Initiative im Bundesrat
An diesem Donnerstag traf sich in Bingen der Sprecherrat der Bürgermeister. Sechs Mitglieder umfasst dieses Gremium. Ein zentraler Beschluss wurde dabei verabschiedet: "Wir werden eine Bundesratsinitiative einfordern", sagte Oberbürgermeister Feser. Ziel sei es, dass die Kommunen die Immobilien künftig notfalls selbst vermarkten könnten.Immerhin sind die Objekte in Meschede, Peine und Stade in neuen Händen, berichtet Feser im Gespräch mit derhandel.de, in 20 weiteren Kommunen gebe es Interessenten an den leerstehenden oder meist mit unattraktiven Postenmärkten zwischengenutzten Häusern. Für 9 Häuser seien Zwangsversteigerungen eingeleitet worden, auch in Bingen. Feser beschreibt im Gespräch mit derhandel.de als größtes Problem für alle städtischen Bemühungen die gewünschten Preise, die etwa der Insolvenzverwalter sowie die Deutsche Bank als Grundpfandgläubiger der Immobilien aufrufen.

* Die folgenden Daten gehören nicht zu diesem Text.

[src/rtl/sseg_scan_ctrl_if.sv]
// rtl/sseg_scan_ctrl_if.sv - display value valid/ready handshake bundle
interface sseg_scan_ctrl_if;
  logic [15:0] i_value;
  logic        i_valid;
  logic        o_ready;

  modport master (output i_value, output i_valid, input  o_ready);
  modport slave  (input  i_value, input  i_valid, output o_ready);
endinterface

[src/rtl/sseg_scan_ctrl.sv]
// rtl/sseg_scan_ctrl.sv - 4-digit multiplexed seven-segment scanner with blanking and PWM
// Optional: define SSEG_LZ_SUPPRESS_EN to blank leading zero digits (digit 0 always shown).
module sseg_scan_ctrl #(
  parameter int CLKS_PER_DIGIT = 1000,
  parameter int BLANK_CLKS     = 16,
  parameter int PWM_BITS       = 4
) (
  input  logic                i_clk,
  input  logic                i_reset,
  sseg_scan_ctrl_if.slave     bus,
  input  logic [PWM_BITS-1:0] i_brightness,
  output logic [3:0]          o_sseg_enables,
  output logic [6:0]          o_sseg,
  output logic                o_frame_tick
);

  localparam int SW = (CLKS_PER_DIGIT > 1) ? $clog2(CLKS_PER_DIGIT) : 1;
  localparam logic [SW-1:0]       SLOT_LAST = SW'(CLKS_PER_DIGIT - 1);
  localparam logic [SW-1:0]       SLOT_PRE  = SW'(BLANK_CLKS - 1);
  localparam logic [PWM_BITS-1:0] PWM_FULL  = '1;

  typedef enum logic {ST_BLANK, ST_ON} state_t;

  state_t              state;
  logic [SW-1:0]       slot_cnt;
  logic [1:0]          digit;
  logic [PWM_BITS-1:0] pwm_cnt;
  logic [15:0]         disp;
  logic [15:0]         pend;
  logic                pend_full;

  logic       slot_last;
  logic       frame_end;
  logic       accept;
  logic       suppress;
  logic       lit;
  logic [3:0] nibble;

  function automatic logic [6:0] hex_to_sseg(input logic [3:0] d);
    case (d)
      4'h0: hex_to_sseg = 7'h3F;
      4'h1: hex_to_sseg = 7'h06;
      4'h2: hex_to_sseg = 7'h5B;
      4'h3: hex_to_sseg = 7'h4F;
      4'h4: hex_to_sseg = 7'h66;
      4'h5: hex_to_sseg = 7'h6D;
      4'h6: hex_to_sseg = 7'h7D;
      4'h7: hex_to_sseg = 7'h07;
      4'h8: hex_to_sseg = 7'h7F;
      4'h9: hex_to_sseg = 7'h6F;
      4'hA: hex_to_sseg = 7'h77;
      4'hB: hex_to_sseg = 7'h7C;
      4'hC: hex_to_sseg = 7'h39;
      4'hD: hex_to_sseg = 7'h5E;
      4'hE: hex_to_sseg = 7'h79;
      default: hex_to_sseg = 7'h71;
    endcase
  endfunction

  assign slot_last   = (slot_cnt == SLOT_LAST);
  assign frame_end   = slot_last && (digit == 2'd3);
  assign accept      = bus.i_valid && !pend_full;
  assign bus.o_ready = !pend_full;
  assign nibble      = disp[{digit, 2'b00} +: 4];

`ifdef SSEG_LZ_SUPPRESS_EN
  always_comb begin
    suppress = 1'b0;
    case (digit)
      2'd3:    suppress = (disp[15:12] == 4'h0);
      2'd2:    suppress = (disp[15:8] == 8'h00);
      2'd1:    suppress = (disp[15:4] == 12'h000);
      default: suppress = 1'b0;
    endcase
  end
`else
  assign suppress = 1'b0;
`endif

  // Brightness is used live, so a change shows up on the very next output cycle.
  assign lit = (state == ST_ON) && !suppress &&
               ((i_brightness == PWM_FULL) || (pwm_cnt < i_brightness));

  always_ff @(posedge i_clk) begin
    if (i_reset) begin
      state          <= ST_BLANK;
      slot_cnt       <= '0;
      digit          <= 2'd0;
      pwm_cnt        <= '0;
      disp           <= 16'h0000;
      pend           <= 16'h0000;
      pend_full      <= 1'b0;
      o_sseg_enables <= 4'b0000;
      o_sseg         <= 7'h00;
      o_frame_tick   <= 1'b0;
    end else begin
      o_sseg_enables <= lit ? (4'b0001 << digit) : 4'b0000;
      o_sseg         <= lit ? hex_to_sseg(nibble) : 7'h00;
      o_frame_tick   <= frame_end;

      if (slot_last) begin
        slot_cnt <= '0;
        digit    <= digit + 2'd1;
        state    <= ST_BLANK;
        pwm_cnt  <= pwm_cnt + 1'b1;
      end else begin
        slot_cnt <= slot_cnt + 1'b1;
        if (slot_cnt == SLOT_PRE) begin
          state   <= ST_ON;
          pwm_cnt <= '0;
        end else begin
          pwm_cnt <= pwm_cnt + 1'b1;
        end
      end

      // A full buffer blocks acceptance, so transfer and load never collide.
      if (frame_end && pend_full) begin
        disp      <= pend;
        pend_full <= 1'b0;
      end
      if (accept) begin
        pend      <= bus.i_value;
        pend_full <= 1'b1;
      end
    end
  end

endmodule

[src/flat_wrapper.sv]
// flat-port wrapper written by rule: the top's interface ports become plain ports
module sseg_scan_ctrl_flat 
#(
  parameter int CLKS_PER_DIGIT = 1000,
  parameter int BLANK_CLKS     = 16,
  parameter int PWM_BITS       = 4
)
  (i_clk, i_reset, i_brightness, o_sseg_enables, o_sseg, o_frame_tick, bus_i_value, bus_i_valid, bus_o_ready);
  sseg_scan_ctrl_if bus_i ();
  input  logic i_clk;
  input  logic i_reset;
  input  logic [PWM_BITS-1:0] i_brightness;
  output logic [3:0] o_sseg_enables;
  output logic [6:0] o_sseg;
  output logic o_frame_tick;
  input wire logic [$bits(bus_i.i_value)-1:0] bus_i_value;
  input wire logic [$bits(bus_i.i_valid)-1:0] bus_i_valid;
  output wire logic [$bits(bus_i.o_ready)-1:0] bus_o_ready;
  assign bus_i.i_value = bus_i_value;
  assign bus_i.i_valid = bus_i_valid;
  assign bus_o_ready = bus_i.o_ready;
  sseg_scan_ctrl #(.CLKS_PER_DIGIT(CLKS_PER_DIGIT), .BLANK_CLKS(BLANK_CLKS), .PWM_BITS(PWM_BITS)) u_core (.i_clk(i_clk), .i_reset(i_reset), .bus(bus_i), .i_brightness(i_brightness), .o_sseg_enables(o_sseg_enables), .o_sseg(o_sseg), .o_frame_tick(o_frame_tick));
endmodule
[config.mk]
export PLATFORM = sky130hd
export DESIGN_NAME = sseg_scan_ctrl_flat
export DESIGN_NICKNAME = d
export VERILOG_FILES = /design/src/rtl/sseg_scan_ctrl_if.sv /design/src/rtl/sseg_scan_ctrl.sv /design/src/flat_wrapper.sv
export SDC_FILE = /design/constraint.sdc
export NUM_CORES = 1
export LEC_CHECK = 0
export BUFFER_PORTS_ARGS = -buffer_cell sky130_fd_sc_hd__buf_4
export CAP_MARGIN = 5
export CORE_AREA = 2 2 87 68
export DETAILED_ROUTE_END_ITERATION = 10
export DIE_AREA = 0 0 89 70
export PLACE_DENSITY_LB_ADDON = 0.08
export SLEW_MARGIN = 20
export SYNTH_ARGS = -nofsm -noshare
export SYNTH_HDL_FRONTEND = slang
export SYNTH_SLANG_ARGS = --single-unit
[constraint.sdc]
create_clock -name i_clk -period 2.02 [get_ports i_clk]
set_input_delay 0.404 -clock i_clk [delete_from_list [all_inputs] [get_ports i_clk]]
set_output_delay 0.404 -clock i_clk [all_outputs]
set_load 0.01 [all_outputs]
* Word level (Yosys, flattened, before mapping)
Memories as Yosys holds them, arrays and structs flattened. A register that Yosys moved wholly into a read port is not among the register bits. Index checks and enable logic that the tools add are counted. W data, S select, Z words.
Word-level totals: register bits after elaboration 55, bits in latches 0, RAM bits 0, ROM bits 112, input bits 23, output and inout bits 13, word-level logic and storage cells 34, memories 1
Memory list:
- (no name shown) | depth 16, bits a word 7, rd ports 1, clocked after memory_dff 1, write ports 0, line sseg_scan_ctrl.sv:40 | case (d)
Operators by class: add/sub/neg operators 3, $mul 0, divide/modulo/power cells 0, order comparisons 1, equality and inequality tests 4, shifts and indexed selects 2, mux-type cells 4, bitwise gates (word level) 1, reductions and logical operators 9
Operators by type and width (number):
- $shiftx A16 B5 Y4 | 1
- $add A10 B1 Y10 const B | 1
- $eq A10 B10 Y1 const B | 1
- $eq A10 B4 Y1 const B | 1
- $mux W4 | 2
- $add A4 B1 Y4 const B | 1
- $eq A4 B4 Y1 const B | 1
- $logic_and A1 B1 Y1 | 4
- $lt A4 B4 Y1 | 1
- $reduce_or A2 Y1 | 2
- $shl A1 B2 Y4 const A | 1
- $add A2 B1 Y2 const B | 1
- $eq A2 B2 Y1 const B | 1
- $mux W1 | 2
- $reduce_bool A2 Y1 | 1
- $logic_not A1 Y1 | 1
- $logic_or A1 B1 Y1 | 1
- $not A1 Y1 | 1

* Longest topological paths before layout
depth in word-level cells 5, mapped depth 8, depth with buffers taken out 7

* Least setup slack after synthesis
Ideal clock, no wire load.
kind register to register, start register u_core.digit[0], end register u_core.o_sseg[3], setup time 0.065 ns, arrival time 1.893 ns, required time 1.955 ns, path slack 0.062 ns, cell stages (with the launch flop) 8, period minus slack after synthesis 1.958 ns, path through dfxtp_1 buf_6 mux4_1 inv_1 ha_1 inv_1 mux4_2 nor2_1
Between the ends: cells in the longest elaborated chain, start to end 1
RTL lines:
- from (decl) | line sseg_scan_ctrl.sv:26 | logic [1:0] digit;
- from (signal assigned) | line sseg_scan_ctrl.sv:103 | digit <= digit + 2'd1;
- $shiftx A16 B5 Y4 | line sseg_scan_ctrl.sv:64 | assign nibble = disp[{digit, 2'b00} +: 4];
- to (decl) | line sseg_scan_ctrl.sv:13 | output logic [6:0] o_sseg,
Every way passes these cells. A chain may end at the register's enable or synchronous reset.

* Worst setup path after layout
Same ends and word-level chain as after synthesis.

==> impl_metrics.json <==
{
  "outcome": "finished, final reports clean",
  "utilization_pct": 58.56,
  "synth_cells": 308,
  "fmax_ghz": 0.5397,
  "cts.path.max_buffers": 2,
  "slew_headroom_pct": 32.36,
  "die_x_um": 89,
  "synth-main-ff-cell": "dfxtp_1",
  "die-area_mm2": 0.006230,
  "synth.avg_cell_area_um2": 8.641,
  "setup_viol": 0,
  "area_growth_pct": 21.58,
  "tightest_slew_ps": 1012,
  "path_max_fanout": 5,
  "fin_nets": 385,
  "report.final.slew_viol_count": 0,
  "routed_via_density": 4.859,
  "ys_warn_count": 0,
  "setup_slack_ps": 167.2,
  "max-cap-violations": 0,
  "clock_sinks": 62,
  "preCtsSetupSlack_ps": 37.45,
  "cts_hold_buf": 0,
  "synth-seq-cells": 62,
  "pwr-share-seq_pct": 49.2,
  "start_util_pct": 48.17,
  "gr-usage-all-layers_pct": 18.92,
  "yosysMostFrequentCell": "nand2_1",
  "n_antenna_cell": 0,
  "drt_iter0_drc": 60,
  "gr-usage-met3_pct": 8.156,
  "instances_no_fill": 432,
  "grtUsageMet2_pct": 25.04,
  "place_hpwl_um": 3570,
  "cts_tree": "yes",
  "cts_max_level": 3,
  "fill_cells": 528,
  "cp-end-kind": "register",
  "core_mm2": 0.005525,
  "clk_pin_slew_ps": 70,
  "ant_nets": 0,
  "cts_buffers": 9,
  "yosysTopAreaCellShare_pct": 46.64,
  "synth-edff-count": 0,
  "ir_worst_vdd_uv": 508.8,
  "dieHeight_um": 70,
  "drive_above_1_share_pct": 20.62,
  "synth_top_cell_by_area": "dfxtp_1",
  "synth_nets": 344,
  "grt_pass1_vias": 1916,
  "switchingPower_mw": 0.5531,
  "grt_first_pass_wirelength_um": 9032,
  "post-route-drc-count": 0,
  "finalHoldViolations": 0,
  "fin_skew_ps": 6.187,
  "hold_path.class": "in -> reg",
  "cts_root_buf": "clkbuf_8",
  "crit_required_ps": 2290,
  "whs_ps": 310.7,
  "rows": 24,
  "io_buffers": 35,
  "rsz0062_at_grt": "false",
  "period_share_pct": 91.72,
  "synth_area_leaders": "dfxtp_1 (47%), nand2_1 (10%), a21oi_1 (7.0%)",
  "start_kind": "register",
  "grt.overflow.total": 0,
  "yosysSeqAreaShare_pct": 46.64,
  "intPower_mw": 2.032,
  "yosysUniqueCellTypes": 37,
  "setup_tns_ps": 0,
  "clk_latency_ps": 340,
  "via_count": 2099,
  "p_sw_share_pct": 21.39,
  "antenna_found_initial": 0,
  "first_pass_iters": 4,
  "critical_path_arrival_ps": 2130,
  "grt_util_met1_pct": 27.62,
  "pwr-share-comb_pct": 4.6,
  "cts_setup_buffers": 0,
  "routed_wl_um": 5078,
  "period_needed_ps": 1853,
  "grt_start_max_net_pins": 42,
  "p_per_area_mw_per_mm2": 799.0,
  "place.gp.congestion": 0.8736,
  "power_frac_clock_pct": 46.2,
  "synthTopCellsByCount": "nand2_1 (73), dfxtp_1 (62), a21oi_1 (37)",
  "routedWlPerCell_um": 11.75,
  "ios": 36,
  "synth_area_mm2": 0.002661,
  "path_class": "reg -> reg",
  "ys_async_sr_fraction_pct": 0,
  "dp_cells": 416,
  "p_leak_nw": 1.318,
  "top_usage_layer": "met1"
}
per-stage QoR:
step	cell area, um2	power (mW)
final	3236	2.585
after global placement	3015	1.416
after global routing	3236	2.698
after CTS	3238	2.616
after detailed placement	3015	1.418
after floorplan	2661	1.366
final timing paths:
path              slack, ps       startpoint  cells after the start                to
setup / recovery        170  u_core.digit[0]                      6  u_core.o_sseg[3]
hold reg to reg         450   u_core.pend[0]                      2    u_core.pend[0]
setup reg to reg        170  u_core.digit[0]                      6  u_core.o_sseg[3]
hold / removal          310   bus_i_value[6]                      3    u_core.pend[6]
area by class of cell:
type / instances / area [um2] / area share, %
Multi-Input combinational cell: 217 / 1282 / 39.64
Clock buffer: 10 / 137.6 / 4.254
Inverter: 14 / 52.55 / 1.624
Clock inverter: 6 / 85.08 / 2.630
Tap cell: 78 / 97.59 / 3.016
Timing Repair Buffer: 45 / 337.8 / 10.44
Sequential cell: 62 / 1242 / 38.40
state kept, by name (all words and copies together), names as in the netlist:
register               cells
u_core.o_sseg              7
u_core.digit               2
u_core.o_frame_tick        1
u_core.pwm_cnt             4
u_core.slot_cnt           10
u_core.disp               16
u_core.o_sseg_enables      4
u_core.state               1
u_core.pend_full           1
u_core.pend               16
metal layers:
| layer | routed length [um] | vias up |
|---|---|---|
| met1 | 2675 | 939 |
| li1 | - | 1114 |
| met5 | 0 | - |
| met4 | 61 | 0 |
| met2 | 2101 | 39 |
| met3 | 240 | 7 |
critical path, cell delays in order (launching register included):
cell and delay, ps:
dfxtp_2 370, mux4_2 570, inv_1 150, ha_1 140
inv_1 50, mux4_2 430, nor2_1 80
logic make-up after synthesis:
logic type / after synthesis / synth area share [%]
mux: 13 / 7.428
xor+xnor: 10 / 3.291
flops: 62 / 46.64
buf+inv: 29 / 5.031
fa+ha+maj: 13 / 6.112
simple gates: 132 / 21.34
compound gates: 49 / 10.16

"Das ist keine Enteignung"
Deswegen haben sich die Bürgermeister zu einer Initiative zur Änderung im Baugesetzbuch verabredet. Die jeweiligen Ministerpräsidenten der Länder sollen im Bundesrat beschließen, dass der Paragraf 179 dahingehend geändert wird, "dass wir als Kommunen die Möglichkeiten haben, wenn sich nach 60 Monaten, nach denen sich bei einer Immobilie nichts getan hat, einen Gutachten zur Bewertung in Auftrag zu geben und einen Vermarkter zu suchen", wie es Feser formuliert. Die Kosten für so ein Gutachten solle der bisherige Eigentümer zahlen.Der Oberbürgermeister betont, dass die jeweiligen Eigener ordentlich bezahlt werden sollen, "das ist keine Enteignung". Doch Feser will einfach marktgerechte Preise durchsetzen, denn daran haperte es bisher bei den leerstehenden Hertie-Häusern, deren Verkauf seit dem Ende der Kaufhauskette im Jahr 2009 nur schleppend vorangeht. Das Bingener Stadtoberhaupt sieht den Vorstoß von ihm und seiner Kollegen, die sich unterstützt fühlen vom Deutschen Städtetag sowie vom Deutschen Städte - und Gemeindebund, im Sinne einer Stadtentwicklung.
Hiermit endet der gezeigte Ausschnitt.